* Data under study
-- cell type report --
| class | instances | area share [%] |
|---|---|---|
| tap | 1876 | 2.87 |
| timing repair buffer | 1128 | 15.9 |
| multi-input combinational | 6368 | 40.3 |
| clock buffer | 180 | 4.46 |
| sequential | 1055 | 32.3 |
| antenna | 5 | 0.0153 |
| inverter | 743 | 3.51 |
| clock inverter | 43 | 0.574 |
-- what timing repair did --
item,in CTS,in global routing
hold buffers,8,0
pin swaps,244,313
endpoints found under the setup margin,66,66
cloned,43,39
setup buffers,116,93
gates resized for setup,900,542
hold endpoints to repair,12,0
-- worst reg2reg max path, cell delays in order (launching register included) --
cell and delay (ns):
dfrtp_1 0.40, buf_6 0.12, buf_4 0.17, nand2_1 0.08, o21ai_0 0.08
==> config.mk <==
export PLATFORM = sky130hd
export DESIGN_NAME = iterative_divider24
export DESIGN_NICKNAME = d
export VERILOG_FILES = /design/src/rtl/iterative_divider24.sv
export SDC_FILE = /design/constraint.sdc
export NUM_CORES = 1
export LEC_CHECK = 0
export ABC_AREA = 1
export CAP_MARGIN = 20
export CORE_ASPECT_RATIO = 0.6
export CORE_MARGIN = 1.5
export CORE_UTILIZATION = 55
export CTS_BUF_LIST = sky130_fd_sc_hd__clkbuf_8
export CTS_CLUSTER_SIZE = 8
export DETAILED_ROUTE_END_ITERATION = 6
export PLACE_DENSITY = 0.81
export SYNTH_ARGS = -nofsm -noshare
export SYNTH_HDL_FRONTEND = slang
export SYNTH_SLANG_ARGS = --single-unit
==> constraint.sdc <==
create_clock -name clk -period 4.2 [get_ports clk]
set_input_delay 0.63 -clock clk [delete_from_list [all_inputs] [get_ports clk]]
set_output_delay 0.63 -clock clk [all_outputs]
set_load 0.01 [all_outputs]
==> src/rtl/cond_check.sv <==
// Combinational evaluation of an ARM condition field
// against a {N,Z,C,V} flag vector.
module cond_check
  import arm_pkg::*;
(
  input  logic [3:0] cond,
  input  logic [3:0] flags,
  output logic       pass
);

  logic n, z, c, v;

  assign n = flags[N];
  assign z = flags[Z];
  assign c = flags[C];
  assign v = flags[V];

  always_comb begin
    pass = 1'b0;
    unique case (cond_t'(cond))
      EQ: pass = z;
      NE: pass = ~z;
      CS: pass = c;
      CC: pass = ~c;
      MI: pass = n;
      PL: pass = ~n;
      VS: pass = v;
      VC: pass = ~v;
      HI: pass = c & ~z;
      LS: pass = ~c | z;
      GE: pass = (n == v);
      LT: pass = (n != v);
      GT: pass = ~z & (n == v);
      LE: pass = z | (n != v);
      AL: pass = 1'b1;
      NV: pass = 1'b0;
    endcase
  end

endmodule

==> src/rtl/cond_exec.sv <==
// Execute-stage conditional logic: architectural flags,
// E->M control register and retired/squashed counters.
module cond_exec
  import arm_pkg::*;
#(
  parameter int CNT_W = 32
) (
  input  logic             clk,
  input  logic             reset,
  input  logic             en,
  input  logic             flush,
  input  logic             valid_e,
  input  logic [3:0]       cond_e,
  input  logic [1:0]       flagw_e,
  input  logic             pcs_e,
  input  logic             regw_e,
  input  logic             memw_e,
  input  logic             nowrite_e,
  input  logic [3:0]       alu_flags,
  input  logic [31:0]      alu_result_e,
  input  logic [3:0]       wa_e,
  output logic             carry_o,
  output logic [3:0]       flags_o,
  output logic             condex_o,
  output logic             valid_m,
  output logic             pcsrc_m,
  output logic             regw_m,
  output logic             memw_m,
  output logic [31:0]      alu_result_m,
  output logic [3:0]       wa_m,
  output logic [CNT_W-1:0] retired_cnt,
  output logic [CNT_W-1:0] squashed_cnt
);

  logic       accepted;
  logic       exec;
  logic [3:0] flags_q;
  m_reg_t     m_q;
  m_reg_t     m_d;

  // Condition sees only committed flags, never the live ALU flags
  cond_check u_cond_check (
    .cond  (cond_e),
    .flags (flags_q),
    .pass  (condex_o)
  );

  assign accepted = en & valid_e & ~flush;
  assign exec     = accepted & condex_o;

  always_comb begin
    m_d        = '0;
    m_d.valid  = valid_e & ~flush;
    m_d.pcsrc  = exec & pcs_e;
    m_d.regw   = exec & regw_e & ~nowrite_e;
    m_d.memw   = exec & memw_e;
    m_d.result = alu_result_e;
    m_d.wa     = wa_e;
  end

  always_ff @(posedge clk or posedge reset) begin
    if (reset) begin
      flags_q <= '0;
    end else if (exec) begin
      if (flagw_e[1]) begin
        flags_q[N] <= alu_flags[N];
        flags_q[Z] <= alu_flags[Z];
      end
      if (flagw_e[0]) begin
        flags_q[C] <= alu_flags[C];
        flags_q[V] <= alu_flags[V];
      end
    end
  end

  always_ff @(posedge clk or posedge reset) begin
    if (reset) begin
      m_q <= '0;
    end else if (en) begin
      m_q <= m_d;
    end
  end

  // Counters stick at all-ones rather than wrapping
  always_ff @(posedge clk or posedge reset) begin
    if (reset) begin
      retired_cnt  <= '0;
      squashed_cnt <= '0;
    end else if (accepted) begin
      if (condex_o) begin
        if (retired_cnt != '1)
          retired_cnt <= retired_cnt + 1'b1;
      end else begin
        if (squashed_cnt != '1)
          squashed_cnt <= squashed_cnt + 1'b1;
      end
    end
  end

  assign flags_o      = flags_q;
  assign carry_o      = flags_q[C];
  assign valid_m      = m_q.valid;
  assign pcsrc_m      = m_q.pcsrc;
  assign regw_m       = m_q.regw;
  assign memw_m       = m_q.memw;
  assign alu_result_m = m_q.result;
  assign wa_m         = m_q.wa;

endmodule
File: config.mk
export PLATFORM = sky130hd
export DESIGN_NAME = bit_serial_adder
export DESIGN_NICKNAME = d
export VERILOG_FILES = /design/src/rtl/bit_serial_adder.sv
export SDC_FILE = /design/constraint.sdc
export NUM_CORES = 1
export LEC_CHECK = 0
export CORE_ASPECT_RATIO = 0.5
export CORE_UTILIZATION = 30
export DETAILED_ROUTE_END_ITERATION = 7
export PLACE_DENSITY = 0.51
export SETUP_SLACK_MARGIN = 0.3
export SYNTH_ARGS = -nofsm -noshare
export SYNTH_HDL_FRONTEND = slang
export SYNTH_SLANG_ARGS = --single-unit
File: constraint.sdc
create_clock -name clk -period 1.7 [get_ports clk]
set_input_delay 0.255 -clock clk [delete_from_list [all_inputs] [get_ports clk]]
set_output_delay 0.255 -clock clk [all_outputs]
set_load 0.1 [all_outputs]
File: src/rtl/bit_serial_adder.sv
// bit_serial_adder: LSB-first serial adder, one full_adder cell plus carry flop, valid/ready in and out.
// Optional signed-overflow output ovf is built only when ADD_OVF_EN is defined.
module full_adder (
   input  logic a,
   input  logic b,
   input  logic ci,
   output logic s,
   output logic co
);
   assign s  = a ^ b ^ ci;
   assign co = (a & b) | (ci & (a ^ b));
endmodule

* Exercise goal
In the listing above, find every line with the word "timing" and copy it out.

* Solved exercise
| timing repair buffer | 1128 | 15.9 |
-- what timing repair did --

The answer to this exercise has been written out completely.